UV surface-enhanced Raman scattering properties of SnSe₂ nanoflakes

Two-dimensional (2D)-layered semiconductor materials have attracted considerable attention in surface-enhanced Raman scattering spectroscopy (SERS) technology owing to their high uniformity, excellent reproducibility, and ultra-flat surfaces without dangling bonds. However, they are rarely used in the UV laser-excited surface-enhanced Raman scattering spectroscopy (UV–SERS) field. In this article, 2D-layered tin diselenide (SnSe₂) nanoflakes were investigated as a UV–SERS substrate for the first time. The strong absorption in the UV region of SnSe₂ induces a pre-resonance Raman (pre-RR) effect and charge transfer (CT) between the substrate and the probe molecules.
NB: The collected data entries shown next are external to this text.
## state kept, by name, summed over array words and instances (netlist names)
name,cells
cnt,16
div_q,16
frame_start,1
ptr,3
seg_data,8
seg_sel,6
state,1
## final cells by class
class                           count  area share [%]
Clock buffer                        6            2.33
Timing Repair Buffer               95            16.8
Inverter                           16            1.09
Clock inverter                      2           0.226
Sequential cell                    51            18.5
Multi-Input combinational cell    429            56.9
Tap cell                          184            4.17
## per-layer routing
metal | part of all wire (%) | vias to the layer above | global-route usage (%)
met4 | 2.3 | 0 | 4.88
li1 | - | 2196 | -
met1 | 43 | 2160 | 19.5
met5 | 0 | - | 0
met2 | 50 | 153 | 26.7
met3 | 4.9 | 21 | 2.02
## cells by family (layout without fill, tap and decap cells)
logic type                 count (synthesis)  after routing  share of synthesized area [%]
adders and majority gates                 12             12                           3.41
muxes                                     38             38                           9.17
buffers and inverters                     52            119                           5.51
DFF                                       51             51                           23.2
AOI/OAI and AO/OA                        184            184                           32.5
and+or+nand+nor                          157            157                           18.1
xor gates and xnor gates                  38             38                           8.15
$ cat config.mk
export PLATFORM = sky130hd
export DESIGN_NAME = duty_ramp
export DESIGN_NICKNAME = d
export VERILOG_FILES = /design/src/rtl/motor_pkg.sv /design/src/rtl/duty_ramp_tick.sv /design/src/rtl/duty_ramp.sv
export SDC_FILE = /design/constraint.sdc
export NUM_CORES = 1
export LEC_CHECK = 0
export ABC_AREA = 1
export BUFFER_PORTS_ARGS = -buffer_cell sky130_fd_sc_hd__buf_2
export CORE_UTILIZATION = 54
export CTS_CLUSTER_DIAMETER = 60
export DETAILED_ROUTE_END_ITERATION = 8
export PLACE_DENSITY_LB_ADDON = 0.05
export SYNTH_ARGS = -nofsm -noshare
export SYNTH_HDL_FRONTEND = slang
export SYNTH_SLANG_ARGS = --single-unit
$ cat constraint.sdc
create_clock -name clk -period 5.97 [get_ports clk]
set_clock_uncertainty 0.05 [all_clocks]
set_input_delay 0 -clock clk [delete_from_list [all_inputs] [get_ports clk]]
set_output_delay 0 -clock clk [all_outputs]
set_load 0.05 [all_outputs]
$ cat src/rtl/motor_pkg.sv
// Shared motor-control types: duty width/limit, duty type and ramp FSM states.
package motor_pkg;

    localparam int unsigned DUTY_W   = 7;
    localparam logic [6:0]  DUTY_MAX = 7'd100;

    typedef logic [DUTY_W-1:0] duty_t;

    typedef enum logic {
        IDLE = 1'b0,
        RAMP = 1'b1
    } ramp_state_e;

    // Saturate an 8-bit intermediate duty value to the 0..100 percent range.
    function automatic duty_t clamp_duty(input logic [7:0] v);
        return (v > {1'b0, DUTY_MAX}) ? DUTY_MAX : v[DUTY_W-1:0];
    endfunction

endpackage

$ cat src/rtl/duty_ramp_tick.sv
// Free-running step-interval counter: counts 0..TICKS-1 while enabled, pulses wrap on the last count.
module duty_ramp_tick #(
    parameter int unsigned TICKS = 100_000
) (
    input  logic clk,
    input  logic clr,
    input  logic sclr,
    input  logic en,
    output logic wrap
);

    localparam int unsigned CW   = (TICKS > 1) ? $clog2(TICKS) : 1;
    localparam logic [CW-1:0] LAST = CW'(TICKS - 1);

    logic [CW-1:0] count;

    assign wrap = en && !sclr && (count == LAST);

    always_ff @(posedge clk or posedge clr) begin
        if (clr) begin
            count <= '0;
        end else if (sclr) begin
            count <= '0;
        end else if (en) begin
            count <= wrap ? '0 : count + 1'b1;
        end
    end

endmodule

$ cat src/rtl/duty_ramp.sv
// Duty-cycle slew limiter feeding the PWM load pair (duty_cycle/en).
// Optional command-silence watchdog enabled by defining DUTY_RAMP_WATCHDOG_EN.
//
// state | meaning
// IDLE  | duty settled at target, commands accepted when estop is low
// RAMP  | stepping duty toward target once per tick wrap
module duty_ramp
    import motor_pkg::*;
#(
    parameter logic [16:0] RAMP_TICKS = 17'd100_000,
    parameter logic [6:0]  STEP       = 7'd5,
    parameter logic [31:0] WDT_CYCLES = 32'd50_000_000
) (
    input  logic       clk,
    input  logic       clr,
    input  logic [6:0] cmd_target,
    input  logic       cmd_valid,
    output logic       cmd_ready,
    input  logic       estop,
    output logic [6:0] duty_cycle,
    output logic       en,
    output logic       busy,
    output logic       wdt_trip
);

    if (RAMP_TICKS == 17'd0 || STEP == 7'd0 || STEP > DUTY_MAX || WDT_CYCLES == 32'd0) begin : g_bad_cfg
        $error("duty_ramp: parameter out of range");
    end

    ramp_state_e state;
    duty_t       target_q;
    duty_t       goal;
    duty_t       next_duty;
    duty_t       cmd_clamped;
    logic [7:0]  cur8;
    logic [7:0]  goal8;
    logic [7:0]  diff;
    logic [7:0]  delta;
    logic [7:0]  sum;
    logic        accept;
    logic        wdt_expire;
    logic        tick_wrap;

    assign cmd_ready   = (state == IDLE) && !estop && !clr;
    assign accept      = cmd_valid && cmd_ready;
    assign cmd_clamped = clamp_duty({1'b0, cmd_target});

    // A watchdog expiry retargets to zero in the same cycle it is seen.
    assign goal  = wdt_expire ? '0 : target_q;
    assign cur8  = {1'b0, duty_cycle};
    assign goal8 = {1'b0, goal};
    assign diff  = (goal8 > cur8) ? goal8 - cur8 : cur8 - goal8;
    assign delta = (diff > {1'b0, STEP}) ? {1'b0, STEP} : diff;
    assign sum   = (goal8 > cur8) ? cur8 + delta : cur8 - delta;
    assign next_duty = clamp_duty(sum);

    duty_ramp_tick #(
        .TICKS (32'(RAMP_TICKS))
    ) u_tick (
        .clk  (clk),
        .clr  (clr),
        .sclr (estop || (state != RAMP)),
        .en   (state == RAMP),
        .wrap (tick_wrap)
    );

`ifdef DUTY_RAMP_WATCHDOG_EN
    logic [31:0] wdt_cnt;
    logic        wdt_trip_q;

    assign wdt_expire = !wdt_trip_q && !accept && (wdt_cnt == WDT_CYCLES - 32'd1);
    assign wdt_trip   = wdt_trip_q;

    always_ff @(posedge clk or posedge clr) begin
        if (clr) begin
            wdt_cnt    <= '0;
            wdt_trip_q <= 1'b0;
        end else if (accept) begin
            wdt_cnt    <= '0;
            wdt_trip_q <= 1'b0;
        end else if (wdt_expire) begin
            wdt_trip_q <= 1'b1;
        end else if (!wdt_trip_q) begin
            wdt_cnt <= wdt_cnt + 32'd1;
        end
    end
`else
    assign wdt_expire = 1'b0;
    assign wdt_trip   = 1'b0;
`endif

    always_ff @(posedge clk or posedge clr) begin
        if (clr) begin
            state      <= IDLE;
            duty_cycle <= '0;
            target_q   <= '0;
            en         <= 1'b0;
            busy       <= 1'b0;
        end else begin
            en <= 1'b0;
            if (estop) begin
                en         <= (duty_cycle != '0);
                duty_cycle <= '0;
                target_q   <= '0;
                state      <= IDLE;
                busy       <= 1'b0;
            end else begin
                case (state)
                    IDLE: begin
                        if (accept) begin
                            target_q <= cmd_clamped;
                            if (cmd_clamped != duty_cycle) begin
                                state <= RAMP;
                                busy  <= 1'b1;
                            end
                        end else if (wdt_expire) begin
                            target_q <= '0;
                            if (duty_cycle != '0) begin
                                state <= RAMP;
                                busy  <= 1'b1;
                            end
                        end
                    end
                    RAMP: begin
                        if (wdt_expire) begin
                            target_q <= '0;
                        end
                        if (wdt_expire && duty_cycle == '0) begin
                            state <= IDLE;
                            busy  <= 1'b0;
                        end else if (tick_wrap) begin
                            duty_cycle <= next_duty;
                            en         <= (next_duty != duty_cycle);
                            if (next_duty == goal) begin
                                state <= IDLE;
                                busy  <= 1'b0;
                            end
                        end
                    end
                    default: state <= IDLE;
                endcase
            end
        end
    end

endmodule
The UV–SERS signal of crystal violet (CV) molecules adsorbed on SnSe₂ nanoflakes was obtained even though the concentration was low at 10⁻⁷ mol/L. The indirect band gap structure of the SnSe₂ nanoflake plays a significant role in promoting the electrons excited by incident photons and the CT process. This is a new phenomenon for 2D semiconductor materials in the UV–SERS field. The results will be helpful to develop UV–SERS technology based on 2D-layered materials and to provide a promising method to understand the chemical enhancement mechanism of UV–SERS.